どこでもネットにつながる「IoT(Internet of Things)」。次の成長分野として注目を集めているIoTを農業に活用しようという取り組みが始まっている。例えば、インターネットイニシアティブ(IIJ)は静岡県などと共同で、水田における稲作の水管理にIoTを活用する実証実験を実施している。実用化を目指す泥だらけの現場を取材した。

労働時間の20%が水管理

 稲作に関する一連の農作業のうち、田植え、収穫、防虫・除虫についてはトラクターやコンバインなどによる機械化が、40~50年前から進んできた。その一方で、機械化がまったく進まず取り残されてきたのが、水を管理する作業だ。

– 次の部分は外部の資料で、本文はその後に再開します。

File: config.mk
export PLATFORM = sky130hd
export DESIGN_NAME = mcs_ctrl_seq
export DESIGN_NICKNAME = d
export VERILOG_FILES = /design/src/rtl/mcs_pkg.sv /design/src/rtl/mcs_decode.sv /design/src/rtl/mcs_step_ctr.sv /design/src/rtl/mcs_ctrl_table.sv /design/src/rtl/mcs_ctrl_seq.sv
export SDC_FILE = /design/constraint.sdc
export NUM_CORES = 1
export LEC_CHECK = 0
export ABC_AREA = 0
export BUFFER_PORTS_ARGS = -buffer_cell sky130_fd_sc_hd__buf_2
export CELL_PAD_IN_SITES_DETAIL_PLACEMENT = 0
export CELL_PAD_IN_SITES_GLOBAL_PLACEMENT = 1
export CORE_MARGIN = 2
export CORE_UTILIZATION = 31
export DETAILED_ROUTE_END_ITERATION = 10
export HOLD_SLACK_MARGIN = 0.02
export PLACE_DENSITY_LB_ADDON = 0.1
export SYNTH_ARGS = -nofsm -noshare
export SYNTH_HDL_FRONTEND = slang
export SYNTH_SLANG_ARGS = --single-unit
File: constraint.sdc
create_clock -name clk -period 1.6 [get_ports clk]
set_input_delay 0.16 -clock clk [delete_from_list [all_inputs] [get_ports clk]]
set_output_delay 0.16 -clock clk [all_outputs]
set_load 0.01 [all_outputs]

 気温や水温に合わせて水深を調節したり、花や稲穂ができる時期は水を絶やさないようにしたりするなど、稲作では水田の細かな水管理が必要となる。そのために、農家は毎日1~2回は水田を回りながら目で状況を確認し、バルブを手で開閉して引き込む水の量を調整していた。

 このため水管理のための労働時間が「(静岡県の調査で)年間543時間と全作業の約20%を占める」(静岡県の経済産業部 農地局 農地計画課 市川浩司技監)ほどになっている。これは、田植えの489時間(全体の18%)、収穫の474時間(同18%)よりも多く、農家にとって大きな負担になっている。

 この負担を減らすために、目を付けたのがIoTの活用だ。具体的には、水田にセンサーを設置して水位や水温を計測し、それを一定間隔で基地局に送る。基地局に送られてきたデータは携帯電話事業者のLTE回線経由でクラウドに集約。農家はそのデータをタブレットで確認して自動給水弁を遠隔から操作する。これにより、「水管理にかかっているコストを半分にする」(市川技監)という。